The Court, however, does not agree with district court denial of Ermini’s petition without prejudice to renewal if Daniele is not able to continue with his current CABAS program and the Italian court system issues a final order requiring the return of the children to Italy. 


“[…][A]s we believe the district court’s approach—which is, so far as we can tell, the first such instance of denial without prejudice in a Hague Convention case—to constitute an error of law, neither justified nor allowed by the Convention. Since the ‘proper interpretation of the Hague Convention is an issue of law,’ we review the district court’s decision de novo. Blondin IV, 238 F.3d at 158 (internal quotation marks omitted).”

“‘In interpreting a treaty, it is well established that we begin with the text of the treaty and the context in which the written words are used.’ Swarna v. Al-Alwadi, 622 F.3d 123, 132 (2d Cir.2010) (internal quotation marks and alteration omitted). The Hague Convention provides either for the ‘return of the child forthwith’ if the child is wrongfully removed, pursuant to Article 12, or for a ‘determin[ation] that the child is not to be returned,’ pursuant to Article 16. The Convention authorizes these decisions alone, and stresses the importance of deciding matters ‘expeditiously.’ See Hague Convention., art. 11. It also explicitly keeps courts out of deciding, or acting under the Convention, ‘on the merits of rights of custody.’ Id., art. 16.”

“Furthermore, as the Hague Convention’s Explanatory Report—which we have construed as being an authoritative and official history of the Convention proceedings, see Blondin II, 189 F.3d at 246 n. 5-has explained, the Convention ‘is not concerned with establishing the person to whom custody of the child will belong at some point in the future, nor with the situations in which it may prove necessary to modify a decision ... on the basis of facts which have subsequently changed.’ Elisa Perez-Vera, Explanatory Report: Hague Conference on Private International Law, in 3 Acts and Documents of the Fourteenth Session 426 (1980), (“Explanatory Report”) ¶ 71.”

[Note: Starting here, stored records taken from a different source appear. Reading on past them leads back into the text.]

==> config.mk <==
export PLATFORM = sky130hd
export DESIGN_NAME = robin_hood_hash_table
export DESIGN_NICKNAME = d
export VERILOG_FILES = /design/src/sv/rhh_pkg.sv /design/src/sv/rhh_ram.sv /design/src/sv/rhh_fifo.sv /design/src/sv/rhh_front.sv /design/src/sv/rhh_back.sv /design/src/sv/robin_hood_hash_table.sv
export SDC_FILE = /design/constraint.sdc
export NUM_CORES = 2
export LEC_CHECK = 0
export BUFFER_PORTS_ARGS = -buffer_cell sky130_fd_sc_hd__buf_2
export CAP_MARGIN = 5
export CORE_UTILIZATION = 55
export CTS_BUF_LIST = sky130_fd_sc_hd__clkbuf_4 sky130_fd_sc_hd__clkbuf_8
export DETAILED_ROUTE_END_ITERATION = 10
export GPL_TIMING_DRIVEN = 0
export PLACE_DENSITY = 0.71
export SYNTH_ARGS = -nofsm -noshare
export SYNTH_HDL_FRONTEND = slang
export SYNTH_HIERARCHICAL = 1
export SYNTH_SLANG_ARGS = --single-unit
==> constraint.sdc <==
create_clock -name clk_i -period 14.9 [get_ports clk_i]
set_input_delay 0.745 -clock clk_i [delete_from_list [all_inputs] [get_ports clk_i]]
set_output_delay 0.745 -clock clk_i [all_outputs]
set_load 0.03 [all_outputs]
==> src/sv/rhh_pkg.sv <==
// ----------------------------------------------------------------------------
// rhh_pkg
// Shared types and codes for the Robin Hood hash table block.
// ----------------------------------------------------------------------------
package rhh_pkg;

  // Request action codes.
  localparam logic [1:0] ACT_INSERT = 2'd0;
  localparam logic [1:0] ACT_LOOKUP = 2'd1;
  localparam logic [1:0] ACT_REMOVE = 2'd2;
  localparam logic [1:0] ACT_UNUSED = 2'd3;

  // Result status codes.
  localparam logic [1:0] ST_OK        = 2'd0;
  localparam logic [1:0] ST_NOT_FOUND = 2'd1;
  localparam logic [1:0] ST_FULL      = 2'd2;

  // Width of the precomputed hash.
  localparam int HASH_W = 32;

  typedef struct packed {
    logic [1:0]  action;
    logic [31:0] lookup_key;
    logic [31:0] key_hash;
    logic [31:0] entry_value;
  } req_t;

  typedef struct packed {
    logic        hit;
    logic [31:0] read_value;
    logic [1:0]  status;
    logic [4:0]  stored_count;
  } rsp_t;

  typedef enum logic [1:0] {
    FR_IDLE,
    FR_MOD,
    FR_PUSH
  } front_state_e;

  typedef enum logic [2:0] {
    BK_CLEAR,
    BK_IDLE,
    BK_START,
    BK_FIND,
    BK_PSTART,
    BK_PLACE,
    BK_SHIFT,
    BK_DONE
  } back_state_e;

endpackage

==> src/sv/rhh_ram.sv <==
// ----------------------------------------------------------------------------
// rhh_ram
// Generic single-write, single-read memory with a registered read port.
// ----------------------------------------------------------------------------
module rhh_ram #(
  parameter int WIDTH = 8,
  parameter int DEPTH = 16
) (
  input  logic                     clk_i,
  input  logic                     we_i,
  input  logic [$clog2(DEPTH)-1:0] waddr_i,
  input  logic [WIDTH-1:0]         wdata_i,
  input  logic [$clog2(DEPTH)-1:0] raddr_i,
  output logic [WIDTH-1:0]         rdata_o
);

  logic [WIDTH-1:0] mem_q [DEPTH];
  logic [WIDTH-1:0] rdata_q;

  // Write port.
  always_ff @(posedge clk_i) begin
    if (we_i) begin
      mem_q[waddr_i] <= wdata_i;
    end
  end

  // Registered read port.
  always_ff @(posedge clk_i) begin
    rdata_q <= mem_q[raddr_i];
  end

  assign rdata_o = rdata_q;

endmodule

==> src/sv/rhh_fifo.sv <==
// ----------------------------------------------------------------------------
// rhh_fifo
// Two-entry queue between the front and the back of the table.
// ----------------------------------------------------------------------------
module rhh_fifo #(
  parameter int WIDTH = 8
) (
  input  logic             clk_i,
  input  logic             rst_ni,
  input  logic             push_i,
  input  logic [WIDTH-1:0] wdata_i,
  output logic             full_o,
  input  logic             pop_i,
  output logic             valid_o,
  output logic [WIDTH-1:0] rdata_o
);

  logic [WIDTH-1:0] data_q [2];
  logic             wr_ptr_q, rd_ptr_q;
  logic [1:0]       cnt_q;

  assign full_o  = (cnt_q == 2'd2);
  assign valid_o = (cnt_q != 2'd0);
  assign rdata_o = data_q[rd_ptr_q];

  // Storage; payload needs no reset.
  always_ff @(posedge clk_i) begin
    if (push_i && !full_o) begin
      data_q[wr_ptr_q] <= wdata_i;
    end
  end

  // Pointers and fill level.
  always_ff @(posedge clk_i or negedge rst_ni) begin
    if (!rst_ni) begin
      wr_ptr_q <= 1'b0;
      rd_ptr_q <= 1'b0;
      cnt_q    <= 2'd0;
    end else begin
      if (push_i && !full_o) wr_ptr_q <= ~wr_ptr_q;
      if (pop_i && valid_o) rd_ptr_q <= ~rd_ptr_q;
      cnt_q <= cnt_q + 2'(push_i && !full_o) - 2'(pop_i && valid_o);
    end
  end

endmodule

==> src/sv/rhh_front.sv <==
// ----------------------------------------------------------------------------
// rhh_front
// Accepts requests and reduces the hash to a home slot by reciprocal multiply.
// ----------------------------------------------------------------------------
module rhh_front #(
  parameter int CAPACITY = 16
) (
  input  logic              clk_i,
  input  logic              rst_ni,
  input  logic              en_i,
  input  logic              in_valid_i,
  output logic              in_stall_o,
  input  rhh_pkg::req_t     in_data_i,
  output logic              push_o,
  output rhh_pkg::req_t     push_req_o,
  output logic [$clog2(CAPACITY)-1:0] push_home_o,
  input  logic              full_i
);
  import rhh_pkg::*;

  localparam int IW     = $clog2(CAPACITY);
  localparam int QSHIFT = HASH_W + IW;
  localparam int PW     = 2 * HASH_W + 1;
  // Reciprocal rounded up; the quotient is exact for every hash value.
  localparam logic [HASH_W:0] RECIP = (HASH_W + 1)'(
    ((64'd1 << QSHIFT) + 64'(CAPACITY) - 64'd1) / 64'(CAPACITY));
  localparam logic [HASH_W-1:0] CAP_W = HASH_W'(CAPACITY);

  front_state_e       state_q, state_d;
  req_t               req_q;
  logic [PW-1:0]      prod;
  logic [HASH_W-1:0]  quot_q, quot_d, rem;
  logic               accept;

  assign accept = (state_q == FR_IDLE) && en_i && in_valid_i;

  // Next state.
  always_comb begin
    state_d = state_q;
    case (state_q)
      FR_IDLE: if (accept) state_d = FR_MOD;
      FR_MOD:  state_d = FR_PUSH;
      FR_PUSH: if (!full_i) state_d = FR_IDLE;
      default: state_d = FR_IDLE;
    endcase
  end

  // Outputs.
  always_comb begin
    in_stall_o = !((state_q == FR_IDLE) && en_i);
    push_o     = (state_q == FR_PUSH);
  end

  // Quotient is registered in FR_MOD; the remainder is formed from it in FR_PUSH.
  assign prod   = PW'(req_q.key_hash) * PW'(RECIP);
  assign quot_d = HASH_W'(prod >> QSHIFT);
  assign rem    = req_q.key_hash - quot_q * CAP_W;

  assign push_req_o  = req_q;
  assign push_home_o = rem[IW-1:0];

  always_ff @(posedge clk_i or negedge rst_ni) begin
    if (!rst_ni) begin
      state_q <= FR_IDLE;
    end else begin
      state_q <= state_d;
    end
  end

  // Datapath.
  always_ff @(posedge clk_i) begin
    if (accept) begin
      req_q <= in_data_i;
    end
    if (state_q == FR_MOD) begin
      quot_q <= quot_d;
    end
  end

endmodule

==> src/sv/rhh_back.sv <==
// ----------------------------------------------------------------------------
// rhh_back
// Probe sequencer: find, Robin Hood placement and backward-shift delete.
// ----------------------------------------------------------------------------
module rhh_back #(
  parameter int CAPACITY    = 16,
  parameter int KEY_WIDTH   = 32,
  parameter int VALUE_WIDTH = 32
) (
  input  logic                        clk_i,
  input  logic                        rst_ni,
  output logic                        ready_o,
  input  logic                        q_valid_i,
  input  rhh_pkg::req_t               q_req_i,
  input  logic [$clog2(CAPACITY)-1:0] q_home_i,
  output logic                        q_pop_o,
  output logic                        out_valid_o,
  input  logic                        out_stall_i,
  output rhh_pkg::rsp_t               out_data_o
);
  import rhh_pkg::*;

  localparam int IW = $clog2(CAPACITY);
  localparam int DW = IW;
  localparam int CW = $clog2(CAPACITY + 1);
  localparam int KW = KEY_WIDTH;
  localparam int VW = VALUE_WIDTH;
  localparam int WW = 1 + DW + KW + VW;

  back_state_e     state_q, state_d;
  logic [1:0]      act_q;
  logic [KW-1:0]   key_q, ck_q;
  logic [VW-1:0]   val_q, cv_q;
  logic [IW-1:0]   home_q, p_q, clr_q, p_nxt;
  logic [DW-1:0]   cd_q;
  logic [CW-1:0]   n_q, count_q;
  logic            hit_q, out_valid_q;
  logic [31:0]     rv_q;
  logic [1:0]      st_q;
  rsp_t            out_q;

  logic            we;
  logic [IW-1:0]   waddr, raddr;
  logic [WW-1:0]   wdata, rdata;
  logic            rvld;
  logic [DW-1:0]   rdist;
  logic [KW-1:0]   rkey;
  logic [VW-1:0]   rval;
  logic            match, last, free, swap, shift_stop, out_free;

  rhh_ram #(.WIDTH(WW), .DEPTH(CAPACITY)) u_ram (
    .clk_i  (clk_i),
    .we_i   (we),
    .waddr_i(waddr),
    .wdata_i(wdata),
    .raddr_i(raddr),
    .rdata_o(rdata)
  );

  // Slot word fields.
  assign rvld  = rdata[WW-1];
  assign rdist = rdata[KW+VW +: DW];
  assign rkey  = rdata[VW +: KW];
  assign rval  = rdata[VW-1:0];

  assign p_nxt      = (p_q == IW'(CAPACITY - 1)) ? '0 : p_q + IW'(1);
  assign match      = rvld && (rkey == key_q);
  assign last       = (n_q == CW'(CAPACITY - 1));
  assign free       = !rvld;
  assign swap       = rvld && (rdist < cd_q);
  assign shift_stop = !rvld || (rdist == '0) || last;
  assign out_free   = !out_valid_q || !out_stall_i;

  assign ready_o     = (state_q != BK_CLEAR);
  assign out_valid_o = out_valid_q;
  assign out_data_o  = out_q;

  // Next state.
  always_comb begin
    state_d = state_q;
    case (state_q)
      BK_CLEAR: if (clr_q == IW'(CAPACITY - 1)) state_d = BK_IDLE;
      BK_IDLE:  if (q_valid_i) state_d = BK_START;
      BK_START: state_d = (act_q == ACT_UNUSED) ? BK_DONE : BK_FIND;
      BK_FIND: begin
        if (match) begin
          state_d = (act_q == ACT_REMOVE) ? BK_SHIFT : BK_DONE;
        end else if (free || last) begin
          if (act_q == ACT_INSERT && count_q != CW'(CAPACITY)) state_d = BK_PSTART;
          else state_d = BK_DONE;
        end
      end
      BK_PSTART: state_d = BK_PLACE;
      BK_PLACE:  if (free) state_d = BK_DONE;
      BK_SHIFT:  if (shift_stop) state_d = BK_DONE;
      BK_DONE:   if (out_free) state_d = BK_IDLE;
      default:   state_d = BK_IDLE;
    endcase
  end

  // Memory controls and queue pop.
  always_comb begin
    we      = 1'b0;
    waddr   = p_q;
    wdata   = '0;
    raddr   = p_nxt;
    q_pop_o = 1'b0;
    case (state_q)
      BK_CLEAR: begin
        we    = 1'b1;
        waddr = clr_q;
      end
      BK_IDLE:   q_pop_o = q_valid_i;
      BK_START:  raddr = home_q;
      BK_PSTART: raddr = home_q;
      BK_FIND: begin
        if (match && act_q == ACT_INSERT) begin
          we    = 1'b1;
          wdata = {1'b1, rdist, rkey, val_q};
        end
      end
      BK_PLACE: begin
        if (free || swap) begin
          we    = 1'b1;
          wdata = {1'b1, cd_q, ck_q, cv_q};
        end
      end
      BK_SHIFT: begin
        we = 1'b1;
        if (shift_stop) wdata = '0;
        else wdata = {1'b1, rdist - DW'(1), rkey, rval};
        // Read ahead one past the slot being moved back.
        raddr = (p_nxt == IW'(CAPACITY - 1)) ? '0 : p_nxt + IW'(1);
      end
      default: ;
    endcase
  end

  // Control registers.
  always_ff @(posedge clk_i or negedge rst_ni) begin
    if (!rst_ni) begin
      state_q     <= BK_CLEAR;
      clr_q       <= '0;
      count_q     <= '0;
      out_valid_q <= 1'b0;
    end else begin
      state_q <= state_d;
      if (state_q == BK_CLEAR) clr_q <= clr_q + IW'(1);
      if (state_q == BK_PLACE && free) count_q <= count_q + CW'(1);
      if (state_q == BK_SHIFT && shift_stop) count_q <= count_q - CW'(1);
      if (state_q == BK_DONE && out_free) out_valid_q <= 1'b1;
      else if (!out_stall_i) out_valid_q <= 1'b0;
    end
  end

  // Datapath registers.
  always_ff @(posedge clk_i) begin
    case (state_q)
      BK_IDLE: begin
        act_q  <= q_req_i.action;
        key_q  <= KW'(q_req_i.lookup_key);
        val_q  <= VW'(q_req_i.entry_value);
        home_q <= q_home_i;
      end
      BK_START: begin
        p_q   <= home_q;
        n_q   <= '0;
        hit_q <= 1'b0;
        rv_q  <= '0;
        st_q  <= ST_OK;
      end
      BK_FIND: begin
        if (match) begin
          hit_q <= 1'b1;
          n_q   <= '0;
          if (act_q == ACT_LOOKUP) rv_q <= 32'(rval);
        end else if (free || last) begin
          if (act_q != ACT_INSERT) st_q <= ST_NOT_FOUND;
          else if (count_q == CW'(CAPACITY)) st_q <= ST_FULL;
        end else begin
          p_q <= p_nxt;
          n_q <= n_q + CW'(1);
        end
      end
      BK_PSTART: begin
        p_q  <= home_q;
        ck_q <= key_q;
        cv_q <= val_q;
        cd_q <= '0;
      end
      BK_PLACE: begin
        p_q <= p_nxt;
        if (swap) begin
          ck_q <= rkey;
          cv_q <= rval;
          cd_q <= rdist + DW'(1);
        end else begin
          cd_q <= cd_q + DW'(1);
        end
      end
      BK_SHIFT: begin
        if (!shift_stop) begin
          p_q <= p_nxt;
          n_q <= n_q + CW'(1);
        end
      end
      BK_DONE: begin
        if (out_free) begin
          out_q.hit          <= hit_q;
          out_q.read_value   <= rv_q;
          out_q.status       <= st_q;
          out_q.stored_count <= 5'(count_q);
        end
      end
      default: ;
    endcase
  end

endmodule

==> src/sv/robin_hood_hash_table.sv <==
// ----------------------------------------------------------------------------
// robin_hood_hash_table
// Fixed-capacity key/value map with Robin Hood probing and shift-back delete.
// ----------------------------------------------------------------------------
// Requests enter on the in channel (in_valid_i, in_stall_o, in_data_i) as
// one beat: action, key, precomputed hash and value. Each request returns
// exactly one response beat on the out channel (out_valid_o, out_stall_i,
// out_data_o) with hit flag, read value, status and occupancy.
// The front cannot take a new beat until it has pushed the last one: it forms
// the home slot by a reciprocal multiply and hands the request to the back
// through a two-entry queue, so the next request is prepared while the back
// works. The back walks the probe chain in the slot memory one slot per
// cycle: a lookup responds when its probe chain ends, an insert of a new key
// adds a second walk to the first free slot, a remove adds the backward shift.
// After reset the back sweeps the slot memory clear and no request is taken
// until then. A stalled response holds in the output register; the back then
// waits, and the queue and front fill before the in channel stalls for good.
// ----------------------------------------------------------------------------
module robin_hood_hash_table #(
  parameter int CAPACITY    = 16,
  parameter int KEY_WIDTH   = 32,
  parameter int VALUE_WIDTH = 32
) (
  input  logic          clk_i,
  input  logic          rst_ni,
  input  logic          in_valid_i,
  output logic          in_stall_o,
  input  rhh_pkg::req_t in_data_i,
  output logic          out_valid_o,
  input  logic          out_stall_i,
  output rhh_pkg::rsp_t out_data_o
);
  import rhh_pkg::*;

  localparam int IW = $clog2(CAPACITY);
  localparam int QW = $bits(req_t) + IW;

  logic          ready, push, full, pop, q_valid;
  req_t          push_req;
  logic [IW-1:0] push_home;
  logic [QW-1:0] q_data;

  // Front: accept and compute home slot.
  rhh_front #(.CAPACITY(CAPACITY)) u_front (
    .clk_i      (clk_i),
    .rst_ni     (rst_ni),
    .en_i       (ready),
    .in_valid_i (in_valid_i),
    .in_stall_o (in_stall_o),
    .in_data_i  (in_data_i),
    .push_o     (push),
    .push_req_o (push_req),
    .push_home_o(push_home),
    .full_i     (full)
  );

  // Queue between front and back.
  rhh_fifo #(.WIDTH(QW)) u_fifo (
    .clk_i  (clk_i),
    .rst_ni (rst_ni),
    .push_i (push),
    .wdata_i({push_req, push_home}),
    .full_o (full),
    .pop_i  (pop),
    .valid_o(q_valid),
    .rdata_o(q_data)
  );

  // Back: probe sequencer over the slot memory.
  rhh_back #(
    .CAPACITY   (CAPACITY),
    .KEY_WIDTH  (KEY_WIDTH),
    .VALUE_WIDTH(VALUE_WIDTH)
  ) u_back (
    .clk_i      (clk_i),
    .rst_ni     (rst_ni),
    .ready_o    (ready),
    .q_valid_i  (q_valid),
    .q_req_i    (q_data[QW-1:IW]),
    .q_home_i   (q_data[IW-1:0]),
    .q_pop_o    (pop),
    .out_valid_o(out_valid_o),
    .out_stall_i(out_stall_i),
    .out_data_o (out_data_o)
  );

endmodule
==> out/qor.csv <==
metric,value,unit
maximum clock path buffer count,4,
Yosys warnings,6,
htree depth,5,
vias per cell,6.186,
Post-CTS Setup Inserts,0,
Comb pwr share,0.374,
outcome,"finished, final reports clean",
CP cell instances,"clkbuf_1, nor2b_1, clkbuf_1, nand2_1, inv_1, nand2_1, nor4_4, a311o_1, nand3b_1, nor3_2, buf_6, buf_8, buf_6, buf_6",
syn nets,3115,
DIE AREA,112000,µm²
Design Power,16500,µW
worst stage delay on the critical path,0.92,ns
Synth Instances,2997,
critical path launch point type,flip-flop,
Tmin final,5.533,ns
clock share of power,0.231,
final core utilization,0.6500,
Buffers & Inverters on Critical Path,7,
pre-CTS WS,9.489,ns
Initial Util,0.5568,
vias in the first global route,33140,
Worst Tran Pin Value,1.454,ns
LEAKAGE,0.02423,µW
core area,109300,µm²
Remaining DRCs,0,
Layout Skew,0.08714,ns
RePlAce Congestion,0.8328,
clock root buffer,clkbuf_8,
gr ovfl total,0,
CTS Hold Buffers Added,70,
CTS Buf Count,274,
Die Y,334.7,µm
"Clk Latency, worst-skew pair",0.95,ns
crit path DAT,6.14,ns
layout cell share with drive strength beyond 1,0.2864,
post-cts resize count,0,
critical-path maximum fanout,10,
Rows,121,
setup slack after layout,9.367,ns
worst r2r path cells,14,
synthesized area,60860,µm²
Slew Limit Fails,0,
r2r endpoint,u_back/u_ram/mem_q[8][56]$_DFFE_PP_,
critical path depth in cells,14,
DRT Wirelength,149700,µm
routed length per instance,28.64,µm
fin nets,3672,
Final setup viols,0,
Fin Setup TNS,0,ns
via count,32330,
Final Non-Filler Cells,5227,
iteration-0 DRC count of the detailed router,4590,
placed insts,4681,
maximum VDD drop,0.1633,mV
CTS tree,yes,
number of fill cells,7063,
RR Startpoint,u_back/state_q[2]$_DFFE_PN0P_,
crit path kind,flip-flop to flip-flop,
DR pass1 iterations,7,
initial antenna violation count,7,
CP Data Required Time,15.51,ns
Final Hold Viols,0,
Int Pwr,10670,µW
max_slew headroom,0.02427,
largest net degree at the start of global routing,44,
Setup crit end,u_back/u_ram/mem_q[8][56]$_DFFE_PP_,
synthesized area per cell,20.31,µm²
unrepaired setup endpoints after global routing,no,
fmax,0.1807,GHz
gr usage total,0.2711,
NetSw,5833,µW
clk sinks,1624,
crit path capture type,flip-flop,
die span in x,334.7,µm
Synth-to-Final Area Change,16.74,%
R2R Setup Slk,9.37,ns
"Top cell by count, worst path",buf_6,
number of buffers added on ports,115,
Hold Path Stages,1,
HPWL after detailed placement,93870,µm
Tcrit/Tclk final,0.3713,
clock slew at reported path FFs,0.06,ns
Crit path max-delay family,simple AND/OR/NAND/NOR gates,
Worst Hold Class,input pin to flip-flop,
CP startpoint,u_back/state_q[2]$_DFFE_PN0P_,
switching part of the total,0.3535,
Worst path slowest cell,nor4_4,
Power per Cell Area,232.2,nW/µm²
share of power burned in registers,0.395,
IO Pins,144,
MaxCap Viol Count,0,
first-pass GRT wire length,216900,µm
Final ANT Viol Nets,0,
[metal layers]
layer | track usage | vias to the layer above | routed length, µm
met5 | 0 | - | 27
met4 | 0.1128 | 4 | 5813
met3 | 0.05904 | 413 | 16220
met2 | 0.4341 | 2168 | 72430
met1 | 0.3644 | 16470 | 55240
li1 | - | 13280 | -
[worst min path at each step]
stage	startpoint	to	slack (ns)
2_1_floorplan	u_back/rv_q[3]$_SDFFCE_PN0P_	u_back/out_data_o[10]$_DFFE_PP_	0.40
3_5_place_dp	u_back/rv_q[10]$_SDFFCE_PN0P_	u_back/out_data_o[17]$_DFFE_PP_	0.40
3_3_place_gp	u_back/rv_q[28]$_SDFFCE_PN0P_	u_back/out_data_o[35]$_DFFE_PP_	0.41
4_1_cts	in_data_i[94]	u_front/push_req_o[94]$_DFFE_PP_	0.005
6_report	in_data_i[94]	u_front/push_req_o[94]$_DFFE_PP_	0.05
5_1_grt	in_data_i[94]	u_front/push_req_o[94]$_DFFE_PP_	0.02
[power groups by stage]
stage | registers [µW] | clock network, µW | logic, µW
after floorplan | 6570 | 0 | 3880
after global placement | 6690 | 0 | 5720
after detailed placement | 6590 | 0 | 6080
after CTS | 6510 | 3850 | 6130
after global routing | 6560 | 4050 | 6490
final | 6520 | 3810 | 6180
[state kept, by name (all words and copies together), names as in the netlist, 5 cells and up]
register / flops
u_back/count_q: 5
u_back/val_q: 32
u_back/u_ram/rdata_o: 69
u_back/cv_q: 32
u_back/rv_q: 32
u_back/key_q: 32
u_back/n_q: 5
u_back/out_data_o: 40
u_back/ck_q: 32
u_fifo/data_q: 140
u_front/push_req_o: 70
u_back/u_ram/mem_q: 1104
[through the flow]
step	hold WS, ns	instance area (µm²)
6_report	0.05344	71050
3_5_place_dp	0.4045	65090
2_1_floorplan	0.4003	60860
5_1_grt	0.02159	71050
4_1_cts	0.005151	71010
3_3_place_gp	0.4060	63280
[worst reg2reg max path: cells and delay by family (launching register included)]
| family | cells | cell delay [ns] |
|---|---|---|
| and+or+nand+nor | 6 | 2.65 |
| buffers and inverters | 7 | 1.82 |
| AOI/OAI and AO/OA | 1 | 0.38 |
| DFF | 1 | 0.37 |
[placed cells by master (no fill, tap or decap), drive strengths merged, types with 19 or more instances in the layout]
cell type	n
xor2	36
mux2	72
nand2	299
dfxtp	69
dlygate4sd3	70
dfrtp	19
inv	60
buf	292
clkinv	81
a22o	32
clkbuf	439
edfxtp	1536
a21oi	26
and3	42
a22oi	171
nor2	33
mux4	276
o21ai	55
[cell type report]
cell class,count,area [µm²],share of cell area
timing repair buffer,281,2940,0.04138
tap,1476,1847,0.02599
multi-input combinational,1167,12010,0.1690
clock inverter,98,606.8,0.008541
antenna,4,10.01,0.0001409
clock buffer,371,4618,0.06500
inverter,57,214.0,0.003011
buffer,149,829.5,0.01168
sequential,1624,47980,0.6753
Power figures use the tool's default switching activity.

“By denying the petition without prejudice to renewal, the district court allows the parties to call upon future events and engage in prospective modifications in light of changed facts in precisely the way the Convention intended to prohibit. As the Explanatory Report shows, the Convention is concerned with events at a particular *168 moment: it either requires return or, in light of the risks of harm or other circumstances, it does not. Once a determination properly applying the Convention to the facts at hand has been made, all other issues leave the realm of the treaty’s domain. The Convention is not, and cannot be, a treaty to enforce future foreign custody orders, nor to predict future harms or their dissipation. See, e.g., Redmond v. Redmond, 724 F.3d 729, 741 (7th Cir.2013) (‘The Hague Convention targets international child abduction; it is not a jurisdiction-allocation or full-faith-and-credit treaty. It does not provide a remedy for the recognition and enforcement of foreign custody orders or procedures for vindicating a wronged parent’s custody rights more generally.’); Mota v. Castillo, 692 F.3d 108, 112 (2d Cir.2012) (‘[T]he Convention’s focus is simply upon whether a child should be returned to her country of habitual residence for custody proceedings.’). Indeed, the Convention stresses the need for, and importance of, establishing swiftly a degree of certainty and finality for children.[12] See, e.g., Chafin v. Chafin, ___ U.S. ___, 133 S.Ct. 1017, 1030, 185 L.Ed.2d 1 (2013) (Ginsburg, J., concurring) (‘Protraction ... is hardly consonant with the Convention’s objectives.’); Blondin II, 189 F.3d at 244 n. 1 (noting the necessity that procedural and substantive decision-making be expeditious so they do not exceed the time that the child can endure the uncertainty of the process).”


The Court affirms the District Court’s denial of appellant’s petition, and amends its judgment to deny that petition with prejudice. 


Case Reference: Ermini v. Vittori, 758 F.3d 153 (11th Cir. 2014).